▶ [Problem statement]
The answer should be an exact repeat of the stretch of material below from the line containing "u_core.bus.O_valid: 1" through the line containing "## Yosys cell".

▶ [Data records]
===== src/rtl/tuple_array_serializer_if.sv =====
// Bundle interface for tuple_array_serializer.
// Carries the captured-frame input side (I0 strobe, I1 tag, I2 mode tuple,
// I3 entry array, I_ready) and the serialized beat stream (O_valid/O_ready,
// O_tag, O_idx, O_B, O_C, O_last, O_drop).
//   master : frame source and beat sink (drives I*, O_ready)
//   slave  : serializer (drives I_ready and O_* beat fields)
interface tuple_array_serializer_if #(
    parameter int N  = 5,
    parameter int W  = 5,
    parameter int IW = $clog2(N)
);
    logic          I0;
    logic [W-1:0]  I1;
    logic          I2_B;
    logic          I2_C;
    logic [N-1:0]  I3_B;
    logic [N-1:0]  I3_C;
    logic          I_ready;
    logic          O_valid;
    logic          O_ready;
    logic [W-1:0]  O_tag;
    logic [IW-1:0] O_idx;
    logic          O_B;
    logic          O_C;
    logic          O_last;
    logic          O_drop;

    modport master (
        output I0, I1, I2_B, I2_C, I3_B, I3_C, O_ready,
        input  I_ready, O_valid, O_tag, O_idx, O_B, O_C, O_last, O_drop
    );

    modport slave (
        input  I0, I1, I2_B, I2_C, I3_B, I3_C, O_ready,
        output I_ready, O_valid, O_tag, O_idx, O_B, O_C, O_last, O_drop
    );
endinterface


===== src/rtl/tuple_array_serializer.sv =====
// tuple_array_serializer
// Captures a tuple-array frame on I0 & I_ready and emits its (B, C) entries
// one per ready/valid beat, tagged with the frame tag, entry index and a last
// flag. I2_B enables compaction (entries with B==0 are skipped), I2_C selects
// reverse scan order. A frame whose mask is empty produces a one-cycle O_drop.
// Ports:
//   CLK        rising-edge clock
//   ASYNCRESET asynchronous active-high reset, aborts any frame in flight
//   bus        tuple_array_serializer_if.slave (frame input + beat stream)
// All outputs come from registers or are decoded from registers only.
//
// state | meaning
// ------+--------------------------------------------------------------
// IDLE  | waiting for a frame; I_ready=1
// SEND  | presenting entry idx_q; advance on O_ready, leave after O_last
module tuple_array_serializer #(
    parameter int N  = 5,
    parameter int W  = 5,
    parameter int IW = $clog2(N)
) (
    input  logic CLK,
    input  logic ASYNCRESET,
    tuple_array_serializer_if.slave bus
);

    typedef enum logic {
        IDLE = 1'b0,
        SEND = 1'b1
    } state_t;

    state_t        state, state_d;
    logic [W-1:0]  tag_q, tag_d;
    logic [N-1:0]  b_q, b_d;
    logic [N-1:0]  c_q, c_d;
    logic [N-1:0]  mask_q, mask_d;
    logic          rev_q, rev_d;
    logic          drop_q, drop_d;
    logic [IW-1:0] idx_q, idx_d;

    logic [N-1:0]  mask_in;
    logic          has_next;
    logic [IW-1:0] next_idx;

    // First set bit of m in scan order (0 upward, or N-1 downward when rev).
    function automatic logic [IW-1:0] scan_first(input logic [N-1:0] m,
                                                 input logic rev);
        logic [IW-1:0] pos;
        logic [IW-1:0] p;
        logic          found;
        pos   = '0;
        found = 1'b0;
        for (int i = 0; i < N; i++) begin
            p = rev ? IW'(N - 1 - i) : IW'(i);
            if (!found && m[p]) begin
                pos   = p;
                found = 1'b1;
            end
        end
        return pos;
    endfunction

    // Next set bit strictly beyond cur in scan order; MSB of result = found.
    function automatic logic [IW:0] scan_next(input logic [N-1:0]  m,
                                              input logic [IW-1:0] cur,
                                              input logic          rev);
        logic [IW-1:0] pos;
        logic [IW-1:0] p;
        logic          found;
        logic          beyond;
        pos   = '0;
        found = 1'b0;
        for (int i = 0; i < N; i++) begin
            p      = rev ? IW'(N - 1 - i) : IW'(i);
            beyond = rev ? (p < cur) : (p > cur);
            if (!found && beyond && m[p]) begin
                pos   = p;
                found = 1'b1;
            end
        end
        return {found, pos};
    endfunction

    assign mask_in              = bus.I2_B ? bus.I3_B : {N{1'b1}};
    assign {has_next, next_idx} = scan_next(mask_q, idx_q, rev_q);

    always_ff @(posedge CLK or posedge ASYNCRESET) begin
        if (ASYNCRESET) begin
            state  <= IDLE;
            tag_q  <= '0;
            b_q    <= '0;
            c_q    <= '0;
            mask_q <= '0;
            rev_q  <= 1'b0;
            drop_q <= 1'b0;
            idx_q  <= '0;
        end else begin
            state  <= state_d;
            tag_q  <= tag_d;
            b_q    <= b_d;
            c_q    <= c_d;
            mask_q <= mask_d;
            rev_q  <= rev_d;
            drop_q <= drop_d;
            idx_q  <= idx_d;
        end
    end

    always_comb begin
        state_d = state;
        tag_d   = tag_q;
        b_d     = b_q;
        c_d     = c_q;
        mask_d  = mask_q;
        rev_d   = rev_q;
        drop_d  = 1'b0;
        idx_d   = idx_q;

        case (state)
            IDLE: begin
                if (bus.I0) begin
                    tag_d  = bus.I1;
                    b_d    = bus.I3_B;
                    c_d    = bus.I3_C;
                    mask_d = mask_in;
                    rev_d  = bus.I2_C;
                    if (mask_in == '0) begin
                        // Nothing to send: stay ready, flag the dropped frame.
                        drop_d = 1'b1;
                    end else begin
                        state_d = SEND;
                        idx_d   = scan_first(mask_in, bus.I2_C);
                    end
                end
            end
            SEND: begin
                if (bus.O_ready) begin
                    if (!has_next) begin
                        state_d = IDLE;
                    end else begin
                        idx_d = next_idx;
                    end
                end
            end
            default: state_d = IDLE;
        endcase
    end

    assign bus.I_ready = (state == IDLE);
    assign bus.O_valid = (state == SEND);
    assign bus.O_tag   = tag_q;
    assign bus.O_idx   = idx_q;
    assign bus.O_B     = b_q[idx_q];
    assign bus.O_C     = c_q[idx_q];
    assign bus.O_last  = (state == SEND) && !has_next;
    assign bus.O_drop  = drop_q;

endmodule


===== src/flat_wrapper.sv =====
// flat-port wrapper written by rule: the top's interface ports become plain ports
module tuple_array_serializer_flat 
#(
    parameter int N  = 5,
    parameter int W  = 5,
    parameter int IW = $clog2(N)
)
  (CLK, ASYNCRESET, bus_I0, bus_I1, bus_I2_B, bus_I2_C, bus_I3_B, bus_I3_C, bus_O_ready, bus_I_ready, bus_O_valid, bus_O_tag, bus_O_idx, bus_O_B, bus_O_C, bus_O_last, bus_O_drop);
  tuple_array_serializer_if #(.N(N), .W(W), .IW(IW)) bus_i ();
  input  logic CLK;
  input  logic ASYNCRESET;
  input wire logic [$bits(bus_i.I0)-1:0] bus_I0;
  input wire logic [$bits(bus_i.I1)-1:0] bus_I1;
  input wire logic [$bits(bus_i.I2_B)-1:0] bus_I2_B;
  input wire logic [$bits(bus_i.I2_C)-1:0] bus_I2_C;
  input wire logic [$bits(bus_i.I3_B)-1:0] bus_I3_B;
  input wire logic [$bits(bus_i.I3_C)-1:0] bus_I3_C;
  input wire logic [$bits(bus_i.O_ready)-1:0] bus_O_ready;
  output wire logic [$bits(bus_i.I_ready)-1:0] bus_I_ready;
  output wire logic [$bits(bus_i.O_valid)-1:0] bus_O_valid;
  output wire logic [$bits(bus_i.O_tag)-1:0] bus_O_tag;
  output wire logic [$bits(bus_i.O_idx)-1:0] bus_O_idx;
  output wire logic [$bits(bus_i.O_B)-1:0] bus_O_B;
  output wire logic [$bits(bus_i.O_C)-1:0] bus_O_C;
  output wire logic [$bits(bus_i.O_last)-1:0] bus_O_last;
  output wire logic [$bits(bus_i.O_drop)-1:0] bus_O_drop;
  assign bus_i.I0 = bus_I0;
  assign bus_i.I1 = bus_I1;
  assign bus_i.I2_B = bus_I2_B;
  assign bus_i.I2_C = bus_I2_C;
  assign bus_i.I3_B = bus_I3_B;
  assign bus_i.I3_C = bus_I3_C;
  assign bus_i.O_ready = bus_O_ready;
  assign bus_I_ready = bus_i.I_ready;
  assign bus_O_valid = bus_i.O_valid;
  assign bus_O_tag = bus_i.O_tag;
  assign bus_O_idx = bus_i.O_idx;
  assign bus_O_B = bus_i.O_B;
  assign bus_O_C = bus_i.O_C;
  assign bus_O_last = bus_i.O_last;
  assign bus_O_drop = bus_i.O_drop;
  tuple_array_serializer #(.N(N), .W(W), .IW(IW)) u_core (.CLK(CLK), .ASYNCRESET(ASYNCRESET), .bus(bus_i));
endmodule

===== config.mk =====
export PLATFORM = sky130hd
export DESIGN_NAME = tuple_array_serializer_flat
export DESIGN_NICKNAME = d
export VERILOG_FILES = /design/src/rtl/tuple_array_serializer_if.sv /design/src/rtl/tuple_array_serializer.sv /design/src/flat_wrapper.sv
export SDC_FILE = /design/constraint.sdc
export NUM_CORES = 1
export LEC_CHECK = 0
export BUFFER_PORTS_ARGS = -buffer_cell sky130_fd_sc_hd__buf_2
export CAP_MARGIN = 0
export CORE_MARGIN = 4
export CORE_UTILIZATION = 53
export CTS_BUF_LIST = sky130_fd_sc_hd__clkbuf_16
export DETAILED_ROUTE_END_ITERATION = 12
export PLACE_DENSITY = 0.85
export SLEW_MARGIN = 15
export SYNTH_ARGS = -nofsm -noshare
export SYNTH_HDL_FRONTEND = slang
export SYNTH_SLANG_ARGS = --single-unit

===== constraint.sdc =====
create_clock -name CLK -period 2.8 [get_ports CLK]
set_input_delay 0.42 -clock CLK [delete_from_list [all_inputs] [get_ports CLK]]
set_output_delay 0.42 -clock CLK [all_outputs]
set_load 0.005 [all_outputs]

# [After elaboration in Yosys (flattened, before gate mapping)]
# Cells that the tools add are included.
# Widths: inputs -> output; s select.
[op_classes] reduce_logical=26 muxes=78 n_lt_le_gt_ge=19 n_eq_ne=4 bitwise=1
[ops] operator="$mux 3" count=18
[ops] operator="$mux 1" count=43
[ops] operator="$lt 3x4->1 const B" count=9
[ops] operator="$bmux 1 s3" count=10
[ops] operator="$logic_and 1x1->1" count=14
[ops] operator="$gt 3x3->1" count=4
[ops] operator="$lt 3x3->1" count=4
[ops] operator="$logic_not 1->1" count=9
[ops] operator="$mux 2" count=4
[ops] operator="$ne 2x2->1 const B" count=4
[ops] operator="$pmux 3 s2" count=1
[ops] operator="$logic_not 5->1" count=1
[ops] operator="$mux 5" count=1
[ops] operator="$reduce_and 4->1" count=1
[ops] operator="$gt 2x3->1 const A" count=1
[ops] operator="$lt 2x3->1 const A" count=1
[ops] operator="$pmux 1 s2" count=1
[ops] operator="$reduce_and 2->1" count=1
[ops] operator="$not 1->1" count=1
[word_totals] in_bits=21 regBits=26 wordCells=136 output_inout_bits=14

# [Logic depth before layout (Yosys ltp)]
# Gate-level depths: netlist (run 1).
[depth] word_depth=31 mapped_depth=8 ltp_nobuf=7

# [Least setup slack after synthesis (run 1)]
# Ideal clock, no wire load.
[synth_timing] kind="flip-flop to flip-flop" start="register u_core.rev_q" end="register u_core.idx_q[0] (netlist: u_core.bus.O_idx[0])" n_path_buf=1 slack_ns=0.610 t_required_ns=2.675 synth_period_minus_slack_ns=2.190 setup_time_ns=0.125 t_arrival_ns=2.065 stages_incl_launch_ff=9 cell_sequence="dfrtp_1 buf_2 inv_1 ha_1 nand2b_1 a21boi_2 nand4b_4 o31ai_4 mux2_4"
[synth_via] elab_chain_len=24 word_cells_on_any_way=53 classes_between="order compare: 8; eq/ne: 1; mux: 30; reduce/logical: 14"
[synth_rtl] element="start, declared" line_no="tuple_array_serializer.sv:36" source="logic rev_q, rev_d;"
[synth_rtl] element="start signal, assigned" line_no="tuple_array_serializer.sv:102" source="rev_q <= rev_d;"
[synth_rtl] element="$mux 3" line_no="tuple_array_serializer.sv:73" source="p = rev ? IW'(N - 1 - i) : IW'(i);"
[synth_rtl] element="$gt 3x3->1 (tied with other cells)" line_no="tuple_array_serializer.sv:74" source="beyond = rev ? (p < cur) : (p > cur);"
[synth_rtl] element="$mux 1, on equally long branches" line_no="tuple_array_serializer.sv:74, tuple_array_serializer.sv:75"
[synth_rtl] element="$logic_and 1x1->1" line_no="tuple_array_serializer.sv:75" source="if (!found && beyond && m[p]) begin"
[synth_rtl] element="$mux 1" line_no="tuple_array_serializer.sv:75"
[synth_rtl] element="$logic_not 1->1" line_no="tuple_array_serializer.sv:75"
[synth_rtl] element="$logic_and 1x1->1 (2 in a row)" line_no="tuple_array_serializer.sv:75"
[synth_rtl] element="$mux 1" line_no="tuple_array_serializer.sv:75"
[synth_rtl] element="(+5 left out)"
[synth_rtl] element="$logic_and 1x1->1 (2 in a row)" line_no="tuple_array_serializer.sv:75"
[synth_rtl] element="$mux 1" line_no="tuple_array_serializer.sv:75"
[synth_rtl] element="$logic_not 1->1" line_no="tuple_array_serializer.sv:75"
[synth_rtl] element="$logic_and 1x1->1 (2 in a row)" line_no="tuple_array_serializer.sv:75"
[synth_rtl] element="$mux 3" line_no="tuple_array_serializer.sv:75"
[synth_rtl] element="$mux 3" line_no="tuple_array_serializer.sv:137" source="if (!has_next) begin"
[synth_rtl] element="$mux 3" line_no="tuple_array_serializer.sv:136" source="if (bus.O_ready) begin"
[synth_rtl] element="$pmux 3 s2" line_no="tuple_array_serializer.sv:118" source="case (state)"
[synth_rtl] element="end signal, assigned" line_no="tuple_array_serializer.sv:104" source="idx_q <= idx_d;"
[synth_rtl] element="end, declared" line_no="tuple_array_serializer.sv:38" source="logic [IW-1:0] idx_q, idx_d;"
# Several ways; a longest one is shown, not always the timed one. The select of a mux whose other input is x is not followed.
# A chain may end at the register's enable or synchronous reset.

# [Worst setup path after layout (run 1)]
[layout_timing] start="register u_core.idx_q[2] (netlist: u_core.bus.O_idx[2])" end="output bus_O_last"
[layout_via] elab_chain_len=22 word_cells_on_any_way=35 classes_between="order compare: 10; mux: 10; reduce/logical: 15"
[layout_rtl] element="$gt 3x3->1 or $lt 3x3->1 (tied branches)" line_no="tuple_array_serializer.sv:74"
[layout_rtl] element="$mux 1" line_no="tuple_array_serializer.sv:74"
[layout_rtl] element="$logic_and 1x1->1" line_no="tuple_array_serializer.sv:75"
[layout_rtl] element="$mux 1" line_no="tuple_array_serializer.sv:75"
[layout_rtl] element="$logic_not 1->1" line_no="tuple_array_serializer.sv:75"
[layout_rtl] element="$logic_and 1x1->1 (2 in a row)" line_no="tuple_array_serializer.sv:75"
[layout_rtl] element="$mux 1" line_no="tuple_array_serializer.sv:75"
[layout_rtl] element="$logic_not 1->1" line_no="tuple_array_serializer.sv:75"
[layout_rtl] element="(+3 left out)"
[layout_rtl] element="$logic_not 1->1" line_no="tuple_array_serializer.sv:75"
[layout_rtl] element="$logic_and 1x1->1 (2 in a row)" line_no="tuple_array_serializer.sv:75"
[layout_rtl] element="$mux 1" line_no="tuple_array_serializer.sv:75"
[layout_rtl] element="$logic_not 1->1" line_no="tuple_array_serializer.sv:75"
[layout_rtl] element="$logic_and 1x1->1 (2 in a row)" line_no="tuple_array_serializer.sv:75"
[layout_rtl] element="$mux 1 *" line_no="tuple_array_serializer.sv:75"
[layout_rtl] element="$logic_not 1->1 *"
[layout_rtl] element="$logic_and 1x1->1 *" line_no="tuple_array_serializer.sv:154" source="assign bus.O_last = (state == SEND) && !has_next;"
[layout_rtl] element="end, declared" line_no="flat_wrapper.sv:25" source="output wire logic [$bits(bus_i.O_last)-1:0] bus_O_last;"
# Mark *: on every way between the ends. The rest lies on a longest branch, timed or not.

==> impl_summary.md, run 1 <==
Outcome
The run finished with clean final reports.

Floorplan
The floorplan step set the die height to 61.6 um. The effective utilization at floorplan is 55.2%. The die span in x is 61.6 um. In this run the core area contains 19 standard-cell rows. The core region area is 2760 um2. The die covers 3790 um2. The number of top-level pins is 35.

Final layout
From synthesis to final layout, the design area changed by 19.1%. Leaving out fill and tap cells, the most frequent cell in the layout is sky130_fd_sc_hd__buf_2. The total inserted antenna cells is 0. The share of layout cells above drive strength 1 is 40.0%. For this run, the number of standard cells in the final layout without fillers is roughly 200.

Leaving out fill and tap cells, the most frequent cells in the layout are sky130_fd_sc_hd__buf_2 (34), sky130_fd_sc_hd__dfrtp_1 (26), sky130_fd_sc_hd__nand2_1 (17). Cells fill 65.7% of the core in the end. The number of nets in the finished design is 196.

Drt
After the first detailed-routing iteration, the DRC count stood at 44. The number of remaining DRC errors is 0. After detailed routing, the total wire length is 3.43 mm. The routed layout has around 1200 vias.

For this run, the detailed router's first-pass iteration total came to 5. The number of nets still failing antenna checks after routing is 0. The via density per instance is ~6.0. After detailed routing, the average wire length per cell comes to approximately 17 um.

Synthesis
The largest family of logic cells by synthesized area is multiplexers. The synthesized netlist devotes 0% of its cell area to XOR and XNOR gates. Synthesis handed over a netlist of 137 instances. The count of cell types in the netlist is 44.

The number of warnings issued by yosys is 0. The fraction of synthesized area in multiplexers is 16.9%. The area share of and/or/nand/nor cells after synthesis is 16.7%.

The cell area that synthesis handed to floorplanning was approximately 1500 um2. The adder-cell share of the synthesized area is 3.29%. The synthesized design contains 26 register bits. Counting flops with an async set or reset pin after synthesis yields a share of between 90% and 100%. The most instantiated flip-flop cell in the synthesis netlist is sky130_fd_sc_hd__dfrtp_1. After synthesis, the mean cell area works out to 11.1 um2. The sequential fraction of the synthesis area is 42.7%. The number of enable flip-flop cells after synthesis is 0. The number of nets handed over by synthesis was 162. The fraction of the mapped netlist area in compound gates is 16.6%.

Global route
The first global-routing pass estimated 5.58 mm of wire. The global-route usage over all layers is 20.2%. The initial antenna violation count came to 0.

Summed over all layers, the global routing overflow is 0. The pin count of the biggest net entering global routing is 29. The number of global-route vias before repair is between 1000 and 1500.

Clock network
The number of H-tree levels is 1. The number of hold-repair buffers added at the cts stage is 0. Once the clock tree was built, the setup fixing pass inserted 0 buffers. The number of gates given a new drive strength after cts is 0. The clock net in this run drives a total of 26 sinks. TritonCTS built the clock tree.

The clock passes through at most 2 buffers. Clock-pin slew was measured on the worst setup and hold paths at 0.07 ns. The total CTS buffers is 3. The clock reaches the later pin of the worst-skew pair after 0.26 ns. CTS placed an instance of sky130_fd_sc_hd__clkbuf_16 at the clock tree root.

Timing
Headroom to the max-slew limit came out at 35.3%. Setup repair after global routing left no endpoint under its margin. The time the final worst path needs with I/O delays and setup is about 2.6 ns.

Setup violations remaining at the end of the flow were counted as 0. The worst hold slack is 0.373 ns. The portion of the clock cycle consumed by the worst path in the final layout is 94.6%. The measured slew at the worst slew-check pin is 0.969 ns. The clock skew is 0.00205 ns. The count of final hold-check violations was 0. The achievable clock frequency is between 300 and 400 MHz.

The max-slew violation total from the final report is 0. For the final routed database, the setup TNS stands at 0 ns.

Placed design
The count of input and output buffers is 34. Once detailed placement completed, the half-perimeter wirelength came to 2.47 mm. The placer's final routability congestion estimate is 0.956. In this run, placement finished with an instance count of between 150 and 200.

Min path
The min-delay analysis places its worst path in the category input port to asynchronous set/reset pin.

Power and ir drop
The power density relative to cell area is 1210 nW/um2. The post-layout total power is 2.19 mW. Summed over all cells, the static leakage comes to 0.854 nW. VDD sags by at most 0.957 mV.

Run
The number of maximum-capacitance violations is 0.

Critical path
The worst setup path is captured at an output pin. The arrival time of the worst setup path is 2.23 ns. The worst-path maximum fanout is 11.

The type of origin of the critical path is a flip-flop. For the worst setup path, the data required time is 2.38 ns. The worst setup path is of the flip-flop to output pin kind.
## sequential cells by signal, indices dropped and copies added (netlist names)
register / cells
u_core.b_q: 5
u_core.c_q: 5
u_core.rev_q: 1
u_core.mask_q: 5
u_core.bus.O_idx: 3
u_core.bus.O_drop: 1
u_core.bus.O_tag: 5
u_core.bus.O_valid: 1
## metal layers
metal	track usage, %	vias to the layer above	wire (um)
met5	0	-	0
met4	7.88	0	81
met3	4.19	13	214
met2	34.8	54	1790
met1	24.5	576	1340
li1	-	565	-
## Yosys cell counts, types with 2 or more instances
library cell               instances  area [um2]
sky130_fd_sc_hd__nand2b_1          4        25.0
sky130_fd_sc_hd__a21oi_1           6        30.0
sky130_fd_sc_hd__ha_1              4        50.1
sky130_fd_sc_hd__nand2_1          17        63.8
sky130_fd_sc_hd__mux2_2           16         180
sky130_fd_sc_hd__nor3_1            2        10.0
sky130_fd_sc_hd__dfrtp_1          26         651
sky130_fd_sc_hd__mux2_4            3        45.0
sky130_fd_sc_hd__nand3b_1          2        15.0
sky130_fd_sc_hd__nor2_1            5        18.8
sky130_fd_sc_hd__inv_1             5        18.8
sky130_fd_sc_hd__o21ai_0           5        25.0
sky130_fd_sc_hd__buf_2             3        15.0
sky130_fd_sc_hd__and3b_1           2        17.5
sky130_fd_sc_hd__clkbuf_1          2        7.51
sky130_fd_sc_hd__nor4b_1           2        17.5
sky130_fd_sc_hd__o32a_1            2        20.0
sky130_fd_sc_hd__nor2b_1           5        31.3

▶ [Exercise solution]
u_core.bus.O_valid: 1
## metal layers
metal	track usage, %	vias to the layer above	wire (um)
met5	0	-	0
met4	7.88	0	81
met3	4.19	13	214
met2	34.8	54	1790
met1	24.5	576	1340
li1	-	565	-
## Yosys cell counts, types with 2 or more instances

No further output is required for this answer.